• Problem statement: Look through the listing below for the word "combinational" and copy every line where it occurs.
━━━ Dataset
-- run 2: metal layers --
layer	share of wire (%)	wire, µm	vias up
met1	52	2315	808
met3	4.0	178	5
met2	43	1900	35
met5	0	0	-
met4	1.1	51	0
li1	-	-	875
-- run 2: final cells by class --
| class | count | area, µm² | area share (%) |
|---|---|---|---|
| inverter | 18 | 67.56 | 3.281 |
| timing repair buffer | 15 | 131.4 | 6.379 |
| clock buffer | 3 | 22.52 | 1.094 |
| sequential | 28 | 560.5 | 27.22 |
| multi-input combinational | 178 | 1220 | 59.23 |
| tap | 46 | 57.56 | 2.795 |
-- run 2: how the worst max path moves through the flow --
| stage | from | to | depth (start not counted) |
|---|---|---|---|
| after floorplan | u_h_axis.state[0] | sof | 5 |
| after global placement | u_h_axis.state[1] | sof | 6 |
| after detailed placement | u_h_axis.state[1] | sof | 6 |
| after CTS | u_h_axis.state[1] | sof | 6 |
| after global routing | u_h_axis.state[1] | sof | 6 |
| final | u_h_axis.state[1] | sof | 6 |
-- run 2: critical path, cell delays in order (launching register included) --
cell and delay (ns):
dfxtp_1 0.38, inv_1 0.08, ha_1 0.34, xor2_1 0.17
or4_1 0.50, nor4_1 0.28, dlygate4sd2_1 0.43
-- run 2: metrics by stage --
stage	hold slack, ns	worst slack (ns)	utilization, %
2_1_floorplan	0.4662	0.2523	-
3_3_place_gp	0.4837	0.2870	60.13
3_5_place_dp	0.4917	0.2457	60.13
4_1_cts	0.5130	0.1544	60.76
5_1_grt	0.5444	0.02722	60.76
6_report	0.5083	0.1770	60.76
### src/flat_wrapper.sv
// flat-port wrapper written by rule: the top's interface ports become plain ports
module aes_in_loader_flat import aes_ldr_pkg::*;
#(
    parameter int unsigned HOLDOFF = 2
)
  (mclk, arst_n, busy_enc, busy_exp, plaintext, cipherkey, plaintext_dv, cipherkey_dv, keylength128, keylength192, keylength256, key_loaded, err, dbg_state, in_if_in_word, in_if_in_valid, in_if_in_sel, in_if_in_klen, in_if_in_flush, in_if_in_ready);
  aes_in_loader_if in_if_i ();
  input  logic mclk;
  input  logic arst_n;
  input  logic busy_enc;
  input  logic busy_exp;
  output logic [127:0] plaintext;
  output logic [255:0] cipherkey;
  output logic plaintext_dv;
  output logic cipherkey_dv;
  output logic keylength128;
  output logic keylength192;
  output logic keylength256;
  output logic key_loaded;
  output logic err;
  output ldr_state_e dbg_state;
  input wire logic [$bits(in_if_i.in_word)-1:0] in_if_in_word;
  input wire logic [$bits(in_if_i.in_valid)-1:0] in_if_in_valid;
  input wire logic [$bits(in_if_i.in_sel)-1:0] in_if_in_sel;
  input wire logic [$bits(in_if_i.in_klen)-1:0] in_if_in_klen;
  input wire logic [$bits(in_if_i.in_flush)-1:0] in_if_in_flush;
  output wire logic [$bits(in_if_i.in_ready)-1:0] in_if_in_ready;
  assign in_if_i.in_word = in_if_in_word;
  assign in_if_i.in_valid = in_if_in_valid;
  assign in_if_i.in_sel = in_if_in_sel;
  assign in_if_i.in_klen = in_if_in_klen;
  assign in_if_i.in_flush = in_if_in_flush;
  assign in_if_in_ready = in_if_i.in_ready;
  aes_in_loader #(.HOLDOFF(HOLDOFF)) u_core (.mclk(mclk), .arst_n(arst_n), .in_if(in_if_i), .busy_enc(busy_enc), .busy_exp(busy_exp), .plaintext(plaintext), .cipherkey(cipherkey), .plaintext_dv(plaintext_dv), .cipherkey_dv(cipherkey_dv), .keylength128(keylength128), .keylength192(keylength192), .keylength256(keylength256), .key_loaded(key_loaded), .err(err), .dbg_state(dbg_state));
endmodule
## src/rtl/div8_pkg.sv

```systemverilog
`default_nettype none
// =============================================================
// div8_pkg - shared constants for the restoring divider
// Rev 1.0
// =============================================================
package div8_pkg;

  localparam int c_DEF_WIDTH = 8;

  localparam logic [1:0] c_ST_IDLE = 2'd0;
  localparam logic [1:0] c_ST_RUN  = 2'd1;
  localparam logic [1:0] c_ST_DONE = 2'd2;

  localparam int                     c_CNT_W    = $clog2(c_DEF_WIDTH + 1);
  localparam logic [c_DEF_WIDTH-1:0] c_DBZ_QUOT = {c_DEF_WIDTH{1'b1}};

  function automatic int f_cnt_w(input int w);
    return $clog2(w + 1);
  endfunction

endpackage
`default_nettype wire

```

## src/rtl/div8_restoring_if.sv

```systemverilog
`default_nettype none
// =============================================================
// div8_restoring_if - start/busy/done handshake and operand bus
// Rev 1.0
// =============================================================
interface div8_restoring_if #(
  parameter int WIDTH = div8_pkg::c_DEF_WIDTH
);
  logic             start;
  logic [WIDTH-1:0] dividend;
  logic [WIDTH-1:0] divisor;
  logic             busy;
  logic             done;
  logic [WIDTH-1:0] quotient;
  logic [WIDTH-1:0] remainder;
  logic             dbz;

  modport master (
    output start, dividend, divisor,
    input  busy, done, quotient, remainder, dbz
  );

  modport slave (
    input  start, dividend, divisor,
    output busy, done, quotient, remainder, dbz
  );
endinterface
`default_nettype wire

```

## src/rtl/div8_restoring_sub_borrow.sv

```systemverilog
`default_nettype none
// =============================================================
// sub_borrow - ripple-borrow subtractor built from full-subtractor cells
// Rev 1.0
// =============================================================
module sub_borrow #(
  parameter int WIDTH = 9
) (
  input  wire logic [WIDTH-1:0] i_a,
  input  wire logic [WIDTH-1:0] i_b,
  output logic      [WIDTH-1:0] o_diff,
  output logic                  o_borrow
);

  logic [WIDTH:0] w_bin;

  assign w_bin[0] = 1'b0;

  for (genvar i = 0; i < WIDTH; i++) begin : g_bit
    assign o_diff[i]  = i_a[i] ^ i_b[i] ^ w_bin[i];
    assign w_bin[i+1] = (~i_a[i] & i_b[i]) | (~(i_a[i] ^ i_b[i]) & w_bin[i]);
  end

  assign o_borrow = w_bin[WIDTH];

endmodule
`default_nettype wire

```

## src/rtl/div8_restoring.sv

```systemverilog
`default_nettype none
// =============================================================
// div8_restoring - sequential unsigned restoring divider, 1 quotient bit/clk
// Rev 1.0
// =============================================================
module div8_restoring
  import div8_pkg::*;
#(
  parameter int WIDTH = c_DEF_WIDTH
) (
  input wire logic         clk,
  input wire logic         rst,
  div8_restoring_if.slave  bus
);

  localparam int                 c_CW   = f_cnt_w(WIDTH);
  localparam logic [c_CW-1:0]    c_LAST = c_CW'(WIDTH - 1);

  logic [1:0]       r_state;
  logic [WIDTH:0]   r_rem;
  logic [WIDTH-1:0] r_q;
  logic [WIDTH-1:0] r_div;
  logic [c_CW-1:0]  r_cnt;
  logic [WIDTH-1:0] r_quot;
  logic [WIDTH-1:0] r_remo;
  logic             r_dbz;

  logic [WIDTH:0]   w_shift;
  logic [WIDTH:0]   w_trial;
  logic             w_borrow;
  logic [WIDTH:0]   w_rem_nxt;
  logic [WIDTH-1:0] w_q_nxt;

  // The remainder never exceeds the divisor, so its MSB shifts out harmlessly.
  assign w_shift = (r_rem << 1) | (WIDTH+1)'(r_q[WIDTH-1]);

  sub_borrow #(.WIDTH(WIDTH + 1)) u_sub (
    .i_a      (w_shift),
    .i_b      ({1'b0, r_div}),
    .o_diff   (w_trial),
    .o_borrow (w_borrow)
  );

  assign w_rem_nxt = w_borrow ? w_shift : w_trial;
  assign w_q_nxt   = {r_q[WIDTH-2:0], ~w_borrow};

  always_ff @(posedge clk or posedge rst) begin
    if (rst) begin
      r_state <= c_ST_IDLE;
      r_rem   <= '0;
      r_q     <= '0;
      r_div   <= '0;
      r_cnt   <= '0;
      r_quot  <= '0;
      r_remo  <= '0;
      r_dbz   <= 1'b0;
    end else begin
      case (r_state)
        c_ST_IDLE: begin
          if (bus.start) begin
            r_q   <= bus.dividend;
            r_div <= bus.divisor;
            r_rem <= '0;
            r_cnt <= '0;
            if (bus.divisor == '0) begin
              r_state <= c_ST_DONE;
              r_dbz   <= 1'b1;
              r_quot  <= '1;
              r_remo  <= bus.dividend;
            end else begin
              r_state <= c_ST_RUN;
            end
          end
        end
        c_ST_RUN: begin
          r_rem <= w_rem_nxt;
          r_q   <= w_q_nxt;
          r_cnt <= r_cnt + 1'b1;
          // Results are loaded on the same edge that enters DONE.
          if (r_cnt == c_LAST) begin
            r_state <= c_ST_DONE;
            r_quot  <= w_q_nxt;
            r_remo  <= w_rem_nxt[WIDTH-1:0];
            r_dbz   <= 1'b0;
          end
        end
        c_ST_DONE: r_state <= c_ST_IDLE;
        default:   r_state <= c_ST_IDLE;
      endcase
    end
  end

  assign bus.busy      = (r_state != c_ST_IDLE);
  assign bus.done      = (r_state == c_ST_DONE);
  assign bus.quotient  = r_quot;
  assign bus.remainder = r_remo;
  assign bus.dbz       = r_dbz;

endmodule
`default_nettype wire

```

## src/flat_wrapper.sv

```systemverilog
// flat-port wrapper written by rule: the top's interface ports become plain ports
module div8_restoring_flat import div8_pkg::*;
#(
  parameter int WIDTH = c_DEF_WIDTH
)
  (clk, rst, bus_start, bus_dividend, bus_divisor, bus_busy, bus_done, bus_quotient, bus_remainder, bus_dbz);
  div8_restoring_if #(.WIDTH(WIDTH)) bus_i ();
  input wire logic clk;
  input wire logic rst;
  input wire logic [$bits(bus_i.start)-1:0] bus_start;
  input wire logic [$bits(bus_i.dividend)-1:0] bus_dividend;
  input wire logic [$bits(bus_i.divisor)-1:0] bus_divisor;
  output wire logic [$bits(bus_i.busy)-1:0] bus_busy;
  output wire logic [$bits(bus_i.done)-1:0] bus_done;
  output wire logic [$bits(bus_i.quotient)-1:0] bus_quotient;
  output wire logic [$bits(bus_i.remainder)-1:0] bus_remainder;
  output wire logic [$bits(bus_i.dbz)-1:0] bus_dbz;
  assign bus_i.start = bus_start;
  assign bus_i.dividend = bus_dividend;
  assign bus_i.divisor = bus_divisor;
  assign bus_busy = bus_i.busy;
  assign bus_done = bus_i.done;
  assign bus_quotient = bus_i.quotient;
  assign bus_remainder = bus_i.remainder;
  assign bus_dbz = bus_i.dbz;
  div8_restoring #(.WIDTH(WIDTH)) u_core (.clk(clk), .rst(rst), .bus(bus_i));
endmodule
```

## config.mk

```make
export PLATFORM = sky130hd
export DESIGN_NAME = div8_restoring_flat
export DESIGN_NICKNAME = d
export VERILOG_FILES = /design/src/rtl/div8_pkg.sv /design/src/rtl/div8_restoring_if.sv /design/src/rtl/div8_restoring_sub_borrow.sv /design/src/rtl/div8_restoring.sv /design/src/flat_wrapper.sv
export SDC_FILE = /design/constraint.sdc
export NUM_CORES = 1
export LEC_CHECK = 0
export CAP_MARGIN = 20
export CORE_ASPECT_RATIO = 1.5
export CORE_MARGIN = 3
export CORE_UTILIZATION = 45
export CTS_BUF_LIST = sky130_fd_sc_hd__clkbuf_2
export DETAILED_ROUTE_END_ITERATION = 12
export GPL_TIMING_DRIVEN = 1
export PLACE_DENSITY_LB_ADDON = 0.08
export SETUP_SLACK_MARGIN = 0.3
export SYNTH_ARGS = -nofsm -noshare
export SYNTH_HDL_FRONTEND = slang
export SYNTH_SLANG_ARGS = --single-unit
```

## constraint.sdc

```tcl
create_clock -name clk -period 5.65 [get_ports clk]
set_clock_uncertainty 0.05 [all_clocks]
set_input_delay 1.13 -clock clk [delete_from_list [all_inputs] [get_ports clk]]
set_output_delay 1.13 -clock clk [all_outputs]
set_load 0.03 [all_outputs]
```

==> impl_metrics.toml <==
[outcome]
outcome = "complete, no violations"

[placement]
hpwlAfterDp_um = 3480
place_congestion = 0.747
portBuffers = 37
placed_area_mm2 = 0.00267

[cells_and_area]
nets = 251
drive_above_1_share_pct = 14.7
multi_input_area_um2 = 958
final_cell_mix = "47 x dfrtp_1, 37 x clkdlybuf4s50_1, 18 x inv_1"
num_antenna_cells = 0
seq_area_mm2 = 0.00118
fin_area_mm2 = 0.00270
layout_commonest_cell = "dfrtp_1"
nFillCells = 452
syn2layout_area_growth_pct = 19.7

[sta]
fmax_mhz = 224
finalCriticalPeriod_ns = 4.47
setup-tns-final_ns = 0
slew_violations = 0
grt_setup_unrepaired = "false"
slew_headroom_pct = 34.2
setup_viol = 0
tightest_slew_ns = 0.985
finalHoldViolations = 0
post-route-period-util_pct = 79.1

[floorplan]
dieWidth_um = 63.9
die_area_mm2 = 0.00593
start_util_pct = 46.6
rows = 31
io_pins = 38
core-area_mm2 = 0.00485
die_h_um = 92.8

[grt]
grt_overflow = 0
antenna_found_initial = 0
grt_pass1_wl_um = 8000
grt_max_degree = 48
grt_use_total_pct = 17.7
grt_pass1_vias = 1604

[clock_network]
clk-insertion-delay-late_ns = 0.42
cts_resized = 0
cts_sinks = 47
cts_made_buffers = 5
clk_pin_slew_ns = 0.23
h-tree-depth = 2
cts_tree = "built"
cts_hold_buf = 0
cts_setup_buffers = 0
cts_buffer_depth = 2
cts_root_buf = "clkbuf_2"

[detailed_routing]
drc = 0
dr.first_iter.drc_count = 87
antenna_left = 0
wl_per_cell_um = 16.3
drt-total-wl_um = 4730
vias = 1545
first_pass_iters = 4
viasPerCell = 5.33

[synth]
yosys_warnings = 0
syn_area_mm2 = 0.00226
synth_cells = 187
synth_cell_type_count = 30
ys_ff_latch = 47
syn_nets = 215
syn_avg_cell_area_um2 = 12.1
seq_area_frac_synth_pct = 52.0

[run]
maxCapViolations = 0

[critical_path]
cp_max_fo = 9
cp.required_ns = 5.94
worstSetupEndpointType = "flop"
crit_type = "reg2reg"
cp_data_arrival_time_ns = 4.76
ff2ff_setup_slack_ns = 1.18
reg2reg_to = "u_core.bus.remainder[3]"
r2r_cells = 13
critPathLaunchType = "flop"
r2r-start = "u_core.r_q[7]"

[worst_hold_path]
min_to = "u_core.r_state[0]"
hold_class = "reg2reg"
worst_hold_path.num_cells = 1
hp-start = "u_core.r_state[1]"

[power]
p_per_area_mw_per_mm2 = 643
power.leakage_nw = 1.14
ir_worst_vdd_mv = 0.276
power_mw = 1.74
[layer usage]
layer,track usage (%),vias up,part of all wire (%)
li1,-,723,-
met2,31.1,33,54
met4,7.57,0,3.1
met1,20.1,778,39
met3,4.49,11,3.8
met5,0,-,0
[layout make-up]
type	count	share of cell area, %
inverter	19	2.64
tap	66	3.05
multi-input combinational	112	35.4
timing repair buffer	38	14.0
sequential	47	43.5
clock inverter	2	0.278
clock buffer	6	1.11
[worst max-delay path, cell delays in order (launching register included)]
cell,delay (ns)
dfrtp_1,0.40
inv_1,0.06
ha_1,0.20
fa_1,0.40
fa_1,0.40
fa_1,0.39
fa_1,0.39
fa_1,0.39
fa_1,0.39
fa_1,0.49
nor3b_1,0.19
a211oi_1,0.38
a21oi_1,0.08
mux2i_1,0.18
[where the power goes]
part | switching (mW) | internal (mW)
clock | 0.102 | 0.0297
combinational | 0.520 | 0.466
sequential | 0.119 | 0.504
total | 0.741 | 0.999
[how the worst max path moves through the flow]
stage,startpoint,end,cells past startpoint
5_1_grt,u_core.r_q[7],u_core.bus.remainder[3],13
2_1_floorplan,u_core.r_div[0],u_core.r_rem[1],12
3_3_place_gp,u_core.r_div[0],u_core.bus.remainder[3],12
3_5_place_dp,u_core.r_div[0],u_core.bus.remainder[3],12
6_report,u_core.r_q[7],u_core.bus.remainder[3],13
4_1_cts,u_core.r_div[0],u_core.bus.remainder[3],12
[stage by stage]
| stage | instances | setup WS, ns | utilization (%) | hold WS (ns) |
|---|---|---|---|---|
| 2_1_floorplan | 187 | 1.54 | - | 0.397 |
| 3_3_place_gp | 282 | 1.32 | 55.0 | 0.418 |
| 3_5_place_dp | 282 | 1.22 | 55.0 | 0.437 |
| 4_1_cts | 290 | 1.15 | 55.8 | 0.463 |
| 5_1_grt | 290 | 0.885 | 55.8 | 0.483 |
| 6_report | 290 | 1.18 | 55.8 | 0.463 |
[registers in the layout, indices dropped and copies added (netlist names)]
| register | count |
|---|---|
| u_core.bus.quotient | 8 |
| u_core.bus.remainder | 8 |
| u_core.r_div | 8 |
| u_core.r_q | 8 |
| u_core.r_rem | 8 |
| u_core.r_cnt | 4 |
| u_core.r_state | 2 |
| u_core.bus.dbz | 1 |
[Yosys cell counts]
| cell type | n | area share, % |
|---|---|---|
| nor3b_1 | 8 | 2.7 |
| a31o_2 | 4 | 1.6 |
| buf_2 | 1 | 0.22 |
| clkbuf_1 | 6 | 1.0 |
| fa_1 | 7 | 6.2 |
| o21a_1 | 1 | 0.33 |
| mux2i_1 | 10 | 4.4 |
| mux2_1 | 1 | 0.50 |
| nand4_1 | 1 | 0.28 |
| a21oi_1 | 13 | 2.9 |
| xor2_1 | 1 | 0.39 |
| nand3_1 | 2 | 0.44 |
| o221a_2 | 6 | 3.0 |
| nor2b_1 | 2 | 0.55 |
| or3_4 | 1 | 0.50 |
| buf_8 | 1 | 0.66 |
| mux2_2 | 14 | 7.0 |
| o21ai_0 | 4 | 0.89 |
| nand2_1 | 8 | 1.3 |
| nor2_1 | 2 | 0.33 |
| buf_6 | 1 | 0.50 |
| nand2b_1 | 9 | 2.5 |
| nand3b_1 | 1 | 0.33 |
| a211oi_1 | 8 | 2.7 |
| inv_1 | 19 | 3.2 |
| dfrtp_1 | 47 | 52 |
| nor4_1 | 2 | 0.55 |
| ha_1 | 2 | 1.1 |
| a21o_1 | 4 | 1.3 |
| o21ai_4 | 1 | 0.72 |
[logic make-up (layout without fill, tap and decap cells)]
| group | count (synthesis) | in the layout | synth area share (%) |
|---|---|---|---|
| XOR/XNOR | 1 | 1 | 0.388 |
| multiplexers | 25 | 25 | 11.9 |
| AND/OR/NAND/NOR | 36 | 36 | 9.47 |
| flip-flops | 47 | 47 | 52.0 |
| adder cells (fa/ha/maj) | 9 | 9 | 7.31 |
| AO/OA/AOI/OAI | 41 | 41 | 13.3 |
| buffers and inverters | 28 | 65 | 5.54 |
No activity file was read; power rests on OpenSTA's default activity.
━━━━━━
• Response to the task:
| multi-input combinational | 178 | 1220 | 59.23 |
multi-input combinational	112	35.4
combinational | 0.520 | 0.466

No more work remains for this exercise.